Morgan Stanley & Co. LLC

RBC Capital Markets, LLC

SunTrust Robinson Humphrey, Inc.

UBS Securities LLC

Wells Fargo Securities, LLC

 

-2-


Co-Managers                             

  

Credit Agricole Securities (USA) Inc.

Fifth Third Securities, Inc.

Mizuho Securities USA Inc.

SMBC Nikko Securities America, Inc.

 

 

The issuer has filed a registration statement (including a prospectus and a related preliminary prospectus supplement) with the United States Securities and Exchange Commission (“SEC”) for the offering to which this communication relates. Before you invest, you should read the prospectus in that registration statement, the preliminary prospectus supplement and other documents HCA Holdings, Inc. has filed with the SEC for more complete information about the issuer and this offering. You may get these documents for free by visiting EDGAR on the SEC Web site at www.sec.gov. Alternatively, copies of the preliminary prospectus supplement and accompanying prospectus may be obtained by calling Barclays Capital Inc. at (888) 603-5847 or emailing barclaysprospectus@broadridge.com.

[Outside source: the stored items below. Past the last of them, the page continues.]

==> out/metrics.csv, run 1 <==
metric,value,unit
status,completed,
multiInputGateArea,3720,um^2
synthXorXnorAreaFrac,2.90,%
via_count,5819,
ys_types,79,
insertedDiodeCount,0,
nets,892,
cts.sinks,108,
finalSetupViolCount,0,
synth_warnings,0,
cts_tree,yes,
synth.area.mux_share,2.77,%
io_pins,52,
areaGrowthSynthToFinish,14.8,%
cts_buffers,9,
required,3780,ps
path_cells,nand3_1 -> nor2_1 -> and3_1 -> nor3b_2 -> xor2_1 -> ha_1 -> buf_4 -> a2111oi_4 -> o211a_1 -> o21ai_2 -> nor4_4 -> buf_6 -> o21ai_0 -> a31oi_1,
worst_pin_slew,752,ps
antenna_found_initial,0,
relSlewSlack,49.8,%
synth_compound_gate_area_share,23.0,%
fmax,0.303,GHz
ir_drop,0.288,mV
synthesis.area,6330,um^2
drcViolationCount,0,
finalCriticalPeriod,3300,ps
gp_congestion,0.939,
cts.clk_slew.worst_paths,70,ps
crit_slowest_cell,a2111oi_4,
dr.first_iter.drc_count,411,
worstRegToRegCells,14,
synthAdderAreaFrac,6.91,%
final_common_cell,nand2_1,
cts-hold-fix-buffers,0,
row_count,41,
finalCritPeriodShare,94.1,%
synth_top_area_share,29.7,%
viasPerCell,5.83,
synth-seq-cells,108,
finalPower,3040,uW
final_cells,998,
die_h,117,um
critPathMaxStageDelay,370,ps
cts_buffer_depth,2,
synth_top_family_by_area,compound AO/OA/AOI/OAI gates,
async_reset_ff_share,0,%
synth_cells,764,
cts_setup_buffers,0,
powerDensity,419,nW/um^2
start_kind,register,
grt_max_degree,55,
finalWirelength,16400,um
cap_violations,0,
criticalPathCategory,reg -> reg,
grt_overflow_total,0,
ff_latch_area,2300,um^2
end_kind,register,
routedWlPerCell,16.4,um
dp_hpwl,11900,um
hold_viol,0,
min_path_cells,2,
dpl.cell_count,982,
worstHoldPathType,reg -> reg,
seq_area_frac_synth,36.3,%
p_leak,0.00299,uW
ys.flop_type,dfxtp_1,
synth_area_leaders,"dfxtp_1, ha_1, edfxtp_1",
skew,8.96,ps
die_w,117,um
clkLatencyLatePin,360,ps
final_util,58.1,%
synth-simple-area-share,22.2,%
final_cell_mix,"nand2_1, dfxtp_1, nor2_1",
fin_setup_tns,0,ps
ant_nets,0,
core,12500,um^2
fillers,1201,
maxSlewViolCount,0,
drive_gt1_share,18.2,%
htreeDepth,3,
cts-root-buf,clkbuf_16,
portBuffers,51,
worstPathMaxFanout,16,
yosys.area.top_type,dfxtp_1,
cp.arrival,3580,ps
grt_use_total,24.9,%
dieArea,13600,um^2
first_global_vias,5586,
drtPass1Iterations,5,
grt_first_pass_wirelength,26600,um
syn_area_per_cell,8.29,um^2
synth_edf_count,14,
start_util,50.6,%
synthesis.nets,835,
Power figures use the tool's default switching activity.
## src/hw/rtl/aub_pkg.sv

```systemverilog
`default_nettype none
// ----------------------------------------------------------------------------
// aub_pkg
// shared widths, fixed-point constants and codes of the adaptive upload budget
// ----------------------------------------------------------------------------
package aub_pkg;

    // field and state widths
    localparam int T_W    = 24;             // frame time, us
    localparam int BYT_W  = 32;             // bytes of one frame
    localparam int BUD_W  = 32;             // budget, bytes
    localparam int ST_W   = 40;             // summed upload time
    localparam int SB_W   = 48;             // summed upload bytes
    localparam int FC_W   = 16;             // frame count
    localparam int S2_W   = T_W + 1;        // sum of two probes, half-us
    localparam int CAP_W  = BUD_W + 1;      // double budget
    localparam int EXT_W  = ST_W + 1;       // extra time, half-us
    localparam int PROD_W = S2_W + SB_W;    // slack times bytes
    localparam int CNT_W  = $clog2(PROD_W);
    localparam int EV_W   = 3;

    localparam int MUL_STEPS = S2_W;
    localparam int DIV_STEPS = PROD_W;

    // time constants, us and half-us
    localparam logic [T_W-1:0]  FRAME_US  = T_W'(16667);
    localparam logic [T_W-1:0]  FLOOR_US  = T_W'(4000);
    localparam logic [S2_W-1:0] FRAME2_US = S2_W'(33334);
    localparam logic [S2_W-1:0] FLOOR2_US = S2_W'(8000);

    // register defaults
    localparam logic [BUD_W-1:0] RST_START = BUD_W'(4194304);
    localparam logic [BUD_W-1:0] RST_LEAST = BUD_W'(262144);
    localparam logic [BUD_W-1:0] RST_MOST  = BUD_W'(67108864);

    // configuration register indexes
    localparam logic [1:0] CFG_ADAPT_ENABLE = 2'd0;
    localparam logic [1:0] CFG_START_BUDGET = 2'd1;
    localparam logic [1:0] CFG_LEAST_BUDGET = 2'd2;
    localparam logic [1:0] CFG_MOST_BUDGET  = 2'd3;

    // result event codes
    typedef enum logic [EV_W-1:0] {
        EV_IDLE    = 3'd0,
        EV_ACCUM   = 3'd1,
        EV_HALVED  = 3'd2,
        EV_STALL   = 3'd3,
        EV_NODATA  = 3'd4,
        EV_UPDATED = 3'd5
    } aub_ev_t;

endpackage
`default_nettype wire

```

## src/hw/rtl/adaptive_upload_budget_top.sv

```systemverilog
`default_nettype none
// ----------------------------------------------------------------------------
// adaptive_upload_budget_top
// per-frame texture upload budget, adapted from probe frames
// ----------------------------------------------------------------------------
//  channel   | direction | handshake          | payload
//  s_        | in        | s_valid / s_ready  | frame_time_us, upload_bytes, probe_frame
//  m_        | out       | m_valid / m_ready  | budget_bytes, event_res
//  cfg_      | in        | cfg_wr_en          | cfg_index, cfg_wdata
//
//  one request at a time; an idle, upload or rejected probe passes evaluate
//  and emit, the halving test adds a slack and a compare state, and a full
//  update runs a bit-serial multiply and a bit-serial restoring divide, which
//  negligible extra time skips
//  the result sits in an output register, so the next request is taken while
//  it waits; a stalled m_ side holds only the request that follows
//  aresetn is synchronous, active low, and loads the register defaults
// ----------------------------------------------------------------------------
module adaptive_upload_budget_top
    import aub_pkg::*;
(
    input  wire logic             aclk,
    input  wire logic             aresetn,
    // request channel
    input  wire logic             s_valid,
    output logic                  s_ready,
    input  wire logic [T_W-1:0]   s_frame_time_us,
    input  wire logic [BYT_W-1:0] s_upload_bytes,
    input  wire logic             s_probe_frame,
    // result channel
    output logic                  m_valid,
    input  wire logic             m_ready,
    output logic [BUD_W-1:0]      m_budget_bytes,
    output logic [EV_W-1:0]       m_event_res,
    // configuration writes
    input  wire logic             cfg_wr_en,
    input  wire logic [1:0]       cfg_index,
    input  wire logic [BUD_W-1:0] cfg_wdata
);

    typedef enum logic [3:0] {
        ST_IDLE,    // waiting for a request
        ST_EVAL,    // decide frame kind, accumulate
        ST_HSLK,    // slack of last probe for the halving test
        ST_HCMP,    // halving test
        ST_PREP,    // probe slack, s2 * count
        ST_CMP,     // extra time = 2 * sum_time - s2 * count
        ST_CHK,     // extra time above the tiny threshold?
        ST_MUL,     // slack * bytes, one bit per cycle
        ST_DIV,     // product / extra, one bit per cycle
        ST_FIT,     // saturate at double, floor at half
        ST_FIN,     // clamp into least..most
        ST_EMIT     // hand result to output register
    } state_t;

    // clamp into least..most, least first so most wins
    function automatic logic [BUD_W-1:0] clamp_fn(
        input logic [BUD_W-1:0] x,
        input logic [BUD_W-1:0] lo,
        input logic [BUD_W-1:0] hi
    );
        logic [BUD_W-1:0] t;
        t = (x < lo) ? lo : x;
        return (t > hi) ? hi : t;
    endfunction

    state_t                 state_reg;

    // configuration
    logic                   adapt_reg;
    logic [BUD_W-1:0]       start_reg;
    logic [BUD_W-1:0]       least_reg;
    logic [BUD_W-1:0]       most_reg;
    logic                   adapt_next;
    logic [BUD_W-1:0]       start_next;
    logic [BUD_W-1:0]       least_next;
    logic [BUD_W-1:0]       most_next;
    logic                   restart_req;

    // architectural state
    logic [BUD_W-1:0]       budget_reg;
    logic [T_W-1:0]         probe_time_reg;
    logic [ST_W-1:0]        sum_time_reg;
    logic [SB_W-1:0]        sum_bytes_reg;
    logic [FC_W-1:0]        frame_count_reg;

    // captured request
    logic [T_W-1:0]         t_reg;
    logic [BYT_W-1:0]       bytes_reg;
    logic                   probe_reg;

    // working registers
    aub_ev_t                ev_reg;
    logic [T_W-1:0]         slack_reg;
    logic [S2_W-1:0]        s2_reg;
    logic [S2_W-1:0]        slack2_reg;
    logic [EXT_W-1:0]       s2fc_reg;
    logic [FC_W+4:0]        fc20_reg;
    logic [EXT_W-1:0]       extra2_reg;
    logic                   borrow_reg;
    logic [CAP_W-1:0]       cap_reg;
    logic [PROD_W-1:0]      prod_reg;
    logic [EXT_W-1:0]       rem_reg;
    logic [CAP_W-1:0]       q_reg;
    logic                   ovf_reg;
    logic [CAP_W-1:0]       fits_reg;
    logic [CNT_W-1:0]       cnt_reg;

    // output register
    logic                   m_valid_reg;
    logic [BUD_W-1:0]       m_budget_reg;
    logic [EV_W-1:0]        m_event_reg;

    // combinational helpers
    logic [ST_W:0]          st_add;
    logic [SB_W:0]          sb_add;
    logic [BUD_W-1:0]       half_floor;
    logic [T_W+2:0]         halve_lim;
    logic [S2_W-1:0]        s2_new;
    logic                   stall_hit;
    logic [S2_W-1:0]        fr_slack2;
    logic [S2_W-1:0]        slack2_mx;
    logic [T_W-1:0]         fr_slack;
    logic [T_W-1:0]         slack_mx;
    logic [EXT_W:0]         cmp_diff;
    logic [SB_W:0]          mul_sum;
    logic [EXT_W:0]         div_rem2;
    logic [EXT_W+1:0]       div_diff;
    logic                   div_ge;
    logic [CAP_W-1:0]       fit_sat;
    logic [CAP_W-1:0]       fit_low;
    logic [BUD_W-1:0]       clamp_start;
    logic [BUD_W-1:0]       fin_budget;
    logic [CAP_W-1:0]       fin_lo;

    // configuration decode; a restart uses the values just written
    always_comb begin
        adapt_next  = adapt_reg;
        start_next  = start_reg;
        least_next  = least_reg;
        most_next   = most_reg;
        restart_req = 1'b0;
        if (cfg_wr_en) begin
            case (cfg_index)
                CFG_ADAPT_ENABLE: begin
                    adapt_next = cfg_wdata[0];
                    // only a rising enable restarts
                    restart_req = cfg_wdata[0] & ~adapt_reg;
                end
                CFG_START_BUDGET: begin
                    start_next  = cfg_wdata;
                    restart_req = (cfg_wdata != start_reg);
                end
                CFG_LEAST_BUDGET: begin
                    least_next  = cfg_wdata;
                    restart_req = (cfg_wdata != least_reg);
                end
                CFG_MOST_BUDGET: begin
                    most_next   = cfg_wdata;
                    restart_req = (cfg_wdata != most_reg);
                end
                default: begin
                    restart_req = 1'b0;
                end
            endcase
        end
        clamp_start = clamp_fn(start_next, least_next, most_next);
    end

    // datapath helpers
    always_comb begin
        // saturating accumulators
        st_add = {1'b0, sum_time_reg} + {(ST_W - T_W + 1)'(0), t_reg};
        sb_add = {1'b0, sum_bytes_reg} + {(SB_W - BYT_W + 1)'(0), bytes_reg};

        // halving: max(least, budget / 2)
        half_floor = (budget_reg >> 1) < least_reg ? least_reg : (budget_reg >> 1);

        // slack of the last probe, whole us
        fr_slack = (probe_time_reg < FRAME_US) ? (FRAME_US - probe_time_reg) : '0;
        slack_mx = (probe_time_reg > fr_slack) ? probe_time_reg : fr_slack;
        slack_mx = (slack_mx > FLOOR_US) ? slack_mx : FLOOR_US;
        halve_lim = {3'b000, probe_time_reg} + {1'b0, slack_reg, 2'b00};

        // probe: stall test and sum of two probes in half-us
        stall_hit = (probe_time_reg != '0)
                  && ({2'b00, t_reg} > {probe_time_reg, 2'b00});
        s2_new = (probe_time_reg != '0)
               ? ({1'b0, probe_time_reg} + {1'b0, t_reg})
               : {t_reg, 1'b0};

        // probe slack in half-us
        fr_slack2 = (s2_reg < FRAME2_US) ? (FRAME2_US - s2_reg) : '0;
        slack2_mx = (s2_reg > fr_slack2) ? s2_reg : fr_slack2;
        slack2_mx = (slack2_mx > FLOOR2_US) ? slack2_mx : FLOOR2_US;

        // 2 * sum_time - s2 * count, borrow in the top bit
        cmp_diff = {1'b0, sum_time_reg, 1'b0} - {1'b0, s2fc_reg};

        // shift-add multiply step
        mul_sum = {1'b0, prod_reg[PROD_W-1:S2_W]}
                + (prod_reg[0] ? {1'b0, sum_bytes_reg} : '0);

        // restoring divide step
        div_rem2 = {rem_reg, prod_reg[PROD_W-1]};
        div_diff = {1'b0, div_rem2} - {2'b00, extra2_reg};
        div_ge   = ~div_diff[EXT_W+1];

        // quotient limited to half..double of the old budget
        fit_sat = (ovf_reg || (q_reg > cap_reg)) ? cap_reg : q_reg;
        fit_low = {2'b00, budget_reg[BUD_W-1:1]};

        // final clamp into least..most
        fin_lo     = (fits_reg < {1'b0, least_reg}) ? {1'b0, least_reg} : fits_reg;
        fin_budget = (fin_lo > {1'b0, most_reg}) ? most_reg : fin_lo[BUD_W-1:0];
    end

    always_ff @(posedge aclk) begin
        if (!aresetn) begin
            state_reg       <= ST_IDLE;
            adapt_reg       <= 1'b0;
            start_reg       <= RST_START;
            least_reg       <= RST_LEAST;
            most_reg        <= RST_MOST;
            budget_reg      <= clamp_fn(RST_START, RST_LEAST, RST_MOST);
            probe_time_reg  <= '0;
            sum_time_reg    <= '0;
            sum_bytes_reg   <= '0;
            frame_count_reg <= '0;
            m_valid_reg     <= 1'b0;
            ev_reg          <= EV_IDLE;
        end else begin
            adapt_reg <= adapt_next;
            start_reg <= start_next;
            least_reg <= least_next;
            most_reg  <= most_next;

            if (m_valid_reg && m_ready) begin
                m_valid_reg <= 1'b0;
            end

            case (state_reg)
                ST_IDLE: begin
                    if (s_valid) begin
                        t_reg     <= s_frame_time_us;
                        bytes_reg <= s_upload_bytes;
                        probe_reg <= s_probe_frame;
                        state_reg <= ST_EVAL;
                    end
                end

                ST_EVAL: begin
                    ev_reg    <= EV_IDLE;
                    state_reg <= ST_EMIT;
                    if (adapt_reg && !probe_reg && (bytes_reg != '0)) begin
                        sum_time_reg    <= st_add[ST_W] ? '1 : st_add[ST_W-1:0];
                        sum_bytes_reg   <= sb_add[SB_W] ? '1 : sb_add[SB_W-1:0];
                        frame_count_reg <= (&frame_count_reg) ? frame_count_reg
                                         : frame_count_reg + FC_W'(1);
                        ev_reg <= EV_ACCUM;
                        if (probe_time_reg != '0) begin
                            state_reg <= ST_HSLK;
                        end
                    end else if (adapt_reg && probe_reg) begin
                        if (stall_hit) begin
                            sum_time_reg    <= '0;
                            sum_bytes_reg   <= '0;
                            frame_count_reg <= '0;
                            ev_reg          <= EV_STALL;
                        end else begin
                            probe_time_reg <= t_reg;
                            s2_reg         <= s2_new;
                            if ((probe_time_reg == '0) || (frame_count_reg == '0)
                                    || (sum_bytes_reg == '0)) begin
                                sum_time_reg    <= '0;
                                sum_bytes_reg   <= '0;
                                frame_count_reg <= '0;
                                ev_reg          <= EV_NODATA;
                            end else begin
                                state_reg <= ST_PREP;
                            end
                        end
                    end
                end

                ST_HSLK: begin
                    slack_reg <= slack_mx;
                    state_reg <= ST_HCMP;
                end

                ST_HCMP: begin
                    // frame far over the probe allowance
                    if ({3'b000, t_reg} > halve_lim) begin
                        budget_reg <= half_floor;
                        ev_reg     <= EV_HALVED;
                    end
                    state_reg <= ST_EMIT;
                end

                ST_PREP: begin
                    slack2_reg <= slack2_mx;
                    s2fc_reg   <= EXT_W'(s2_reg) * EXT_W'(frame_count_reg);
                    fc20_reg   <= {1'b0, frame_count_reg, 4'b0000}
                                + {3'b000, frame_count_reg, 2'b00};
                    cap_reg    <= {budget_reg, 1'b0};
                    state_reg  <= ST_CMP;
                end

                ST_CMP: begin
                    extra2_reg <= cmp_diff[EXT_W-1:0];
                    borrow_reg <= cmp_diff[EXT_W];
                    state_reg  <= ST_CHK;
                end

                ST_CHK: begin
                    if (!borrow_reg
                            && (extra2_reg > {(EXT_W - FC_W - 5)'(0), fc20_reg})) begin
                        prod_reg  <= {(SB_W)'(0), slack2_reg};
                        cnt_reg   <= '0;
                        state_reg <= ST_MUL;
                    end else begin
                        // negligible extra time: take double
                        q_reg     <= cap_reg;
                        ovf_reg   <= 1'b0;
                        state_reg <= ST_FIT;
                    end
                end

                ST_MUL: begin
                    prod_reg <= {mul_sum, prod_reg[S2_W-1:1]};
                    cnt_reg  <= cnt_reg + CNT_W'(1);
                    if (cnt_reg == CNT_W'(MUL_STEPS - 1)) begin
                        cnt_reg   <= '0;
                        rem_reg   <= '0;
                        q_reg     <= '0;
                        ovf_reg   <= 1'b0;
                        state_reg <= ST_DIV;
                    end
                end

                ST_DIV: begin
                    prod_reg <= {prod_reg[PROD_W-2:0], 1'b0};
                    rem_reg  <= div_ge ? div_diff[EXT_W-1:0] : div_rem2[EXT_W-1:0];
                    // a quotient bit past the top means far above double
                    ovf_reg  <= ovf_reg | q_reg[CAP_W-1];
                    q_reg    <= {q_reg[CAP_W-2:0], div_ge};
                    cnt_reg  <= cnt_reg + CNT_W'(1);
                    if (cnt_reg == CNT_W'(DIV_STEPS - 1)) begin
                        state_reg <= ST_FIT;
                    end
                end

                ST_FIT: begin
                    fits_reg  <= (fit_sat < fit_low) ? fit_low : fit_sat;
                    state_reg <= ST_FIN;
                end

                ST_FIN: begin
                    budget_reg      <= fin_budget;
                    sum_time_reg    <= '0;
                    sum_bytes_reg   <= '0;
                    frame_count_reg <= '0;
                    ev_reg          <= EV_UPDATED;
                    state_reg       <= ST_EMIT;
                end

                ST_EMIT: begin
                    if (!m_valid_reg || m_ready) begin
                        m_valid_reg  <= 1'b1;
                        m_budget_reg <= budget_reg;
                        m_event_reg  <= ev_reg;
                        state_reg    <= ST_IDLE;
                    end
                end

                default: begin
                    state_reg <= ST_IDLE;
                end
            endcase

            // restart on a configuration change; the user must keep the block idle then, the block has no check for it
            if (restart_req) begin
                probe_time_reg  <= '0;
                sum_time_reg    <= '0;
                sum_bytes_reg   <= '0;
                frame_count_reg <= '0;
                budget_reg      <= clamp_start;
            end
        end
    end

    assign s_ready        = (state_reg == ST_IDLE);
    assign m_valid        = m_valid_reg;
    assign m_budget_bytes = m_budget_reg;
    assign m_event_res    = m_event_reg;

endmodule
`default_nettype wire

```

This communication should be read in conjunction with the preliminary prospectus supplement and the accompanying prospectus. The information in this communication supersedes the information in the preliminary prospectus supplement and the accompanying prospectus to the extent inconsistent with the information in such preliminary prospectus supplement and the accompanying prospectus.

ANY DISCLAIMERS OR OTHER NOTICES THAT MAY APPEAR BELOW ARE NOT APPLICABLE TO THIS COMMUNICATION AND SHOULD BE DISREGARDED. SUCH DISCLAIMERS OR OTHER NOTICES WERE AUTOMATICALLY GENERATED AS A RESULT OF THIS COMMUNICATION BEING SENT VIA BLOOMBERG OR ANOTHER EMAIL SYSTEM.